Material for the task
= = = = = = =
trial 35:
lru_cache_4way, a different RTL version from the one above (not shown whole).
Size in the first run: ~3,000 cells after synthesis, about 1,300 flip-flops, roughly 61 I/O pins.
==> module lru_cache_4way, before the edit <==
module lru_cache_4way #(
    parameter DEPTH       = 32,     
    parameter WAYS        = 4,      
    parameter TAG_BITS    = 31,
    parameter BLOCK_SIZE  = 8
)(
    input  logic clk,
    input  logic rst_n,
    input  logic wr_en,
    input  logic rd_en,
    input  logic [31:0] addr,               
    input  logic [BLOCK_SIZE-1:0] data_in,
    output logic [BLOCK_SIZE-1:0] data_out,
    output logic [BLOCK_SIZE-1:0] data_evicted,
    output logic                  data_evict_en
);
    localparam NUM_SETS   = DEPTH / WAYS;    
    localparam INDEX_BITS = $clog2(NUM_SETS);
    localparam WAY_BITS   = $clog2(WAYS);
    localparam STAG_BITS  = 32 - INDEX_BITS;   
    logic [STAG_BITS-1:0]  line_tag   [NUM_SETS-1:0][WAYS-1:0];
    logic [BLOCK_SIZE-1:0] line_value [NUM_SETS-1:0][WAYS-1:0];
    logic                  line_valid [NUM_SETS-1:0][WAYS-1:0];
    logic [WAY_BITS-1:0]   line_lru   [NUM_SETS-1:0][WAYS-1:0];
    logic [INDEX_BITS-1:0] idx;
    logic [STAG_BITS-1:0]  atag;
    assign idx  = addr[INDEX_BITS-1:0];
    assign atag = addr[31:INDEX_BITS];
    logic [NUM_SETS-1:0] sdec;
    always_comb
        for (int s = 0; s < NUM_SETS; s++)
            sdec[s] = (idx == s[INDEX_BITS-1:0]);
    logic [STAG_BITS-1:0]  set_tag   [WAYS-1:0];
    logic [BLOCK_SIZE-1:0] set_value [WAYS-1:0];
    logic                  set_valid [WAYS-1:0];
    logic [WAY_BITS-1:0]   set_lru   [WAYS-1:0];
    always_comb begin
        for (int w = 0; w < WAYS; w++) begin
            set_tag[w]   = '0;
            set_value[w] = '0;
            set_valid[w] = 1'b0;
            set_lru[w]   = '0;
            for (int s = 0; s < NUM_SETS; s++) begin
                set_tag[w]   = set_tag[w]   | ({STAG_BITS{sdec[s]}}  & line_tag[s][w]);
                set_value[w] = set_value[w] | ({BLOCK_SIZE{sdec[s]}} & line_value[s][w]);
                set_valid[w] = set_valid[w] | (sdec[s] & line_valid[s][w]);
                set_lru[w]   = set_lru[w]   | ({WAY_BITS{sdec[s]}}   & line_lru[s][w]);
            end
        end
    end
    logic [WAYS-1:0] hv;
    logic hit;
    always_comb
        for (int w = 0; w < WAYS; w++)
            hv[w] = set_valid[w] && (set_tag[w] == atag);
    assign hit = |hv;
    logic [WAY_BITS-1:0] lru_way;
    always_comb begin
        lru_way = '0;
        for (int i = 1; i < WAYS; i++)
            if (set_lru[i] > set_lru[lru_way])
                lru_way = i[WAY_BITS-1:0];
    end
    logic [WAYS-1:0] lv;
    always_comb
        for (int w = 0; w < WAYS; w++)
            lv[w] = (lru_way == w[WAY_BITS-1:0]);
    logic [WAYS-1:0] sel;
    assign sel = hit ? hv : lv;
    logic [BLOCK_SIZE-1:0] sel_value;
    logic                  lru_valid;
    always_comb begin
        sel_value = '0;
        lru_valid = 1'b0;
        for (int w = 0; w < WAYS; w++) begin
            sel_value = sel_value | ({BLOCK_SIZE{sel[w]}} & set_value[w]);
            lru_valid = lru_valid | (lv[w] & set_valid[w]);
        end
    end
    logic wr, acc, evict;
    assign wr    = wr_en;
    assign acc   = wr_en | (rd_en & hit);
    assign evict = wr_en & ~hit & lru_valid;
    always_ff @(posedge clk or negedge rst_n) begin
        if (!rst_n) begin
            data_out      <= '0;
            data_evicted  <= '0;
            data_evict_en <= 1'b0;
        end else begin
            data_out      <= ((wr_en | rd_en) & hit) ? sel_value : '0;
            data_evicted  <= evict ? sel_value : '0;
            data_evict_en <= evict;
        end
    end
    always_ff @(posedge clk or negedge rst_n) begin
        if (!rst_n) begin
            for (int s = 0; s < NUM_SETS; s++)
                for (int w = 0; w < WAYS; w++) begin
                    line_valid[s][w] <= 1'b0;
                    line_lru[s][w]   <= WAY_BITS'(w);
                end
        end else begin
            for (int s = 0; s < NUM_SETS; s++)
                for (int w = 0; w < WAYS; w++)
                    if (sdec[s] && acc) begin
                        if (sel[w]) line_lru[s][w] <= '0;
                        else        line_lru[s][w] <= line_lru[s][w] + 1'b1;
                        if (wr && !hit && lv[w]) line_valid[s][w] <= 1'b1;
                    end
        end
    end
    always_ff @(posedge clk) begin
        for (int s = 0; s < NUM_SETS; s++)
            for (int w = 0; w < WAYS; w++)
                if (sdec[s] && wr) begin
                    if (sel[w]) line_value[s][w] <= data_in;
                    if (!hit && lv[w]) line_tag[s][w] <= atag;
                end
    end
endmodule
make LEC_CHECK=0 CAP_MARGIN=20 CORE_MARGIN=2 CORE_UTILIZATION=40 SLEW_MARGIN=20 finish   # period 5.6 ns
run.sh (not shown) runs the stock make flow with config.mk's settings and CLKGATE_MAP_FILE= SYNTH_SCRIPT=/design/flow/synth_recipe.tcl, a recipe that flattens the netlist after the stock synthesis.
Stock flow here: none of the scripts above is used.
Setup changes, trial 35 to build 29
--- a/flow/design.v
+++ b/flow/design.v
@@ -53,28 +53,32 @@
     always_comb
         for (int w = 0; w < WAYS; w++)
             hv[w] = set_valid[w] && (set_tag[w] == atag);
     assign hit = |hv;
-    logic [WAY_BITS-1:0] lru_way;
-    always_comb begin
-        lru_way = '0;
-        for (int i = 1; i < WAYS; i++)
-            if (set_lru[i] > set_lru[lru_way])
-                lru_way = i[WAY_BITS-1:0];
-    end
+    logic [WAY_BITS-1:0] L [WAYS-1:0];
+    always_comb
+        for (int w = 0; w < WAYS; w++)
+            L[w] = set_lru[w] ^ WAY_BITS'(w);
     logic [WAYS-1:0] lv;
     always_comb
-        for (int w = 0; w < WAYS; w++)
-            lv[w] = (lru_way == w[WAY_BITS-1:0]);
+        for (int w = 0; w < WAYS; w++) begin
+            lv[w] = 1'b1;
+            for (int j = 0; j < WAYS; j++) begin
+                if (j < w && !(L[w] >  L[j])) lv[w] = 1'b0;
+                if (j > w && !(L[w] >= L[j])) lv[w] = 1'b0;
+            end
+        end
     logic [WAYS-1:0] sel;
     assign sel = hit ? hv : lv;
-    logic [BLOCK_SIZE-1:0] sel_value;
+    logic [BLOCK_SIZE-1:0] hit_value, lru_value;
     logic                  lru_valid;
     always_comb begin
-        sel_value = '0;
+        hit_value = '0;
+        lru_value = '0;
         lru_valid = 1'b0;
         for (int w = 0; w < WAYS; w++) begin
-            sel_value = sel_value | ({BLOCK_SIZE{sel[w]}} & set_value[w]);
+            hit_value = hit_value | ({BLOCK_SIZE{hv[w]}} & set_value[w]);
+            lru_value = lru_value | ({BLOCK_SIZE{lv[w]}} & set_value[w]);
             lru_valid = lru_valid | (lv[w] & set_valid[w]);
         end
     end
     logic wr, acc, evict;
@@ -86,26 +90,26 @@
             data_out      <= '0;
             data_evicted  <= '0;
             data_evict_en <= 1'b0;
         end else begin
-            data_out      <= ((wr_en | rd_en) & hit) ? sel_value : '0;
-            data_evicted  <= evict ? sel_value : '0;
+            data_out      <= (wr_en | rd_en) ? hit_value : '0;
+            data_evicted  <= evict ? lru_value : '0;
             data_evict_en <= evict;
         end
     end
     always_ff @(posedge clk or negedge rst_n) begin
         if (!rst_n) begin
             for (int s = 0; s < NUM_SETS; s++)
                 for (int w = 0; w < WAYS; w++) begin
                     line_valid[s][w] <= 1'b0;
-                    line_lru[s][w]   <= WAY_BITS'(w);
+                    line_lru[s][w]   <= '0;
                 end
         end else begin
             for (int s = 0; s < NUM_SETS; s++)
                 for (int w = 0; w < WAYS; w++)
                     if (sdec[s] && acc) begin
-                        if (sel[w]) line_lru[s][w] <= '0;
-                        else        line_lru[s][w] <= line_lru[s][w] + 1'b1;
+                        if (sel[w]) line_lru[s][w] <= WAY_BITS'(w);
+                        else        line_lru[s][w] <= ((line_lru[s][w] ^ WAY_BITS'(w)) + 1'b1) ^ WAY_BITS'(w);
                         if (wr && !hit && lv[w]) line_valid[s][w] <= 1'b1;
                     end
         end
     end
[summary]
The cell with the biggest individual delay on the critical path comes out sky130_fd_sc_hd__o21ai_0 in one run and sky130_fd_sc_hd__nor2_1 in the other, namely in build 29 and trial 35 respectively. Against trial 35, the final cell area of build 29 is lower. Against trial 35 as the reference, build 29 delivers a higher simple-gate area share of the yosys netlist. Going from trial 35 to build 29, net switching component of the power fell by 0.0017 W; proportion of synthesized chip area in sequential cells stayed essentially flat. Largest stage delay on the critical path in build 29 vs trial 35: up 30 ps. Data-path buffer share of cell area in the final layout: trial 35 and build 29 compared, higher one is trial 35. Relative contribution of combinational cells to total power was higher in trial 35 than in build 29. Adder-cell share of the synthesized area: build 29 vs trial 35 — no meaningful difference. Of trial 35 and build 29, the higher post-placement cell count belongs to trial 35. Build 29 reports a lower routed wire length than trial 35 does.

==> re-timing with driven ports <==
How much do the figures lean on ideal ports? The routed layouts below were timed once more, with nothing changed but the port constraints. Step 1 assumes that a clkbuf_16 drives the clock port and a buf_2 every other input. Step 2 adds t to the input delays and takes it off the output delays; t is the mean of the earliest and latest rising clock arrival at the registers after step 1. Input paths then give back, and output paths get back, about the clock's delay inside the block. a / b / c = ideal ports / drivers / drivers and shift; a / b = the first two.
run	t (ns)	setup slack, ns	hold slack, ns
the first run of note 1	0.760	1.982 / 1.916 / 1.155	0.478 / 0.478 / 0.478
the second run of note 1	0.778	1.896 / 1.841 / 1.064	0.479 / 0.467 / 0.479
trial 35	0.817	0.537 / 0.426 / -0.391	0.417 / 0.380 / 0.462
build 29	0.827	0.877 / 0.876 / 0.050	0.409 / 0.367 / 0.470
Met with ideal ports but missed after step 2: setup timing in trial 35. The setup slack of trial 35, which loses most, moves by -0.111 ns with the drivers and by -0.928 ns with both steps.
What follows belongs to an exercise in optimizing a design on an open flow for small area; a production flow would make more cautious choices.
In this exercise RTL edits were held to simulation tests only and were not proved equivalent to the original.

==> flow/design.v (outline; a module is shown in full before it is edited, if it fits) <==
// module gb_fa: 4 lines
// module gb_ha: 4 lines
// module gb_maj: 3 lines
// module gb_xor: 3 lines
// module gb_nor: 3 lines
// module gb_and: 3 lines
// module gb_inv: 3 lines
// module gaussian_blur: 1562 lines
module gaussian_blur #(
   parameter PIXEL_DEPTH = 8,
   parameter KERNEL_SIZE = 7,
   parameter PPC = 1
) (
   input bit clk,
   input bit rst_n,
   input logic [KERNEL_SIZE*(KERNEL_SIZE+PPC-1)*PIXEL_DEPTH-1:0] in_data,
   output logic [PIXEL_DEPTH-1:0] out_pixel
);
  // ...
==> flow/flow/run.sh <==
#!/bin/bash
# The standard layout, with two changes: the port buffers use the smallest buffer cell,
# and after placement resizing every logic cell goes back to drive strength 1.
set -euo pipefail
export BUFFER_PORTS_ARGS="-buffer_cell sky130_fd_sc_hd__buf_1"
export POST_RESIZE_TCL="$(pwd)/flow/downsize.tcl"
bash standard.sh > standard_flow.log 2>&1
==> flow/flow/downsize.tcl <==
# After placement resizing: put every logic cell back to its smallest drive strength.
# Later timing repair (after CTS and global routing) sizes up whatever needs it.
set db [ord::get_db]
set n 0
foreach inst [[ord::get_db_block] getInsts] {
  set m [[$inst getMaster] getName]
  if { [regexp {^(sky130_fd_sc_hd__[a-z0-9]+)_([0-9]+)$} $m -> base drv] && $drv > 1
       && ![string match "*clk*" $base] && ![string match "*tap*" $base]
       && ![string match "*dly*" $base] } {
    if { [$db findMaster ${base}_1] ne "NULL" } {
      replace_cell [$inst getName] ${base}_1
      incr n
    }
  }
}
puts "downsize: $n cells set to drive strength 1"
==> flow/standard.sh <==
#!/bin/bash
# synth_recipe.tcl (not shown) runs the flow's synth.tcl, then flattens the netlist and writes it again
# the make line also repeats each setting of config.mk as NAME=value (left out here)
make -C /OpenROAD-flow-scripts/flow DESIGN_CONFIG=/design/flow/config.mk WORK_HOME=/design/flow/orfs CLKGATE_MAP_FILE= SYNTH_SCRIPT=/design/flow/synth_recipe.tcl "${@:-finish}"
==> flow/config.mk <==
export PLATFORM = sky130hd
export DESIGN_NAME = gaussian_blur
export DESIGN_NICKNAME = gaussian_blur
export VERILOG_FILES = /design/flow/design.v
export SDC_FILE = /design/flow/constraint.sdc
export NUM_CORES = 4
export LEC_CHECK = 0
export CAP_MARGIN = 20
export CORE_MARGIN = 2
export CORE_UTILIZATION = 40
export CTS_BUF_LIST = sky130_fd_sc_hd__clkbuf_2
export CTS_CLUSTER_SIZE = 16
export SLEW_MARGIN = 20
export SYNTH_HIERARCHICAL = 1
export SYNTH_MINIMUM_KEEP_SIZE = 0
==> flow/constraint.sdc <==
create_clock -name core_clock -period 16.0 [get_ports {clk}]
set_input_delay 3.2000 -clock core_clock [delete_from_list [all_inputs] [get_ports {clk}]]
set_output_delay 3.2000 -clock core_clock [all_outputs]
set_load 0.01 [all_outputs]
= = = = = = =
Activity
Looking at the records above, how many of their lines carry the string "that"? Answer with the number and nothing else.

Reply
2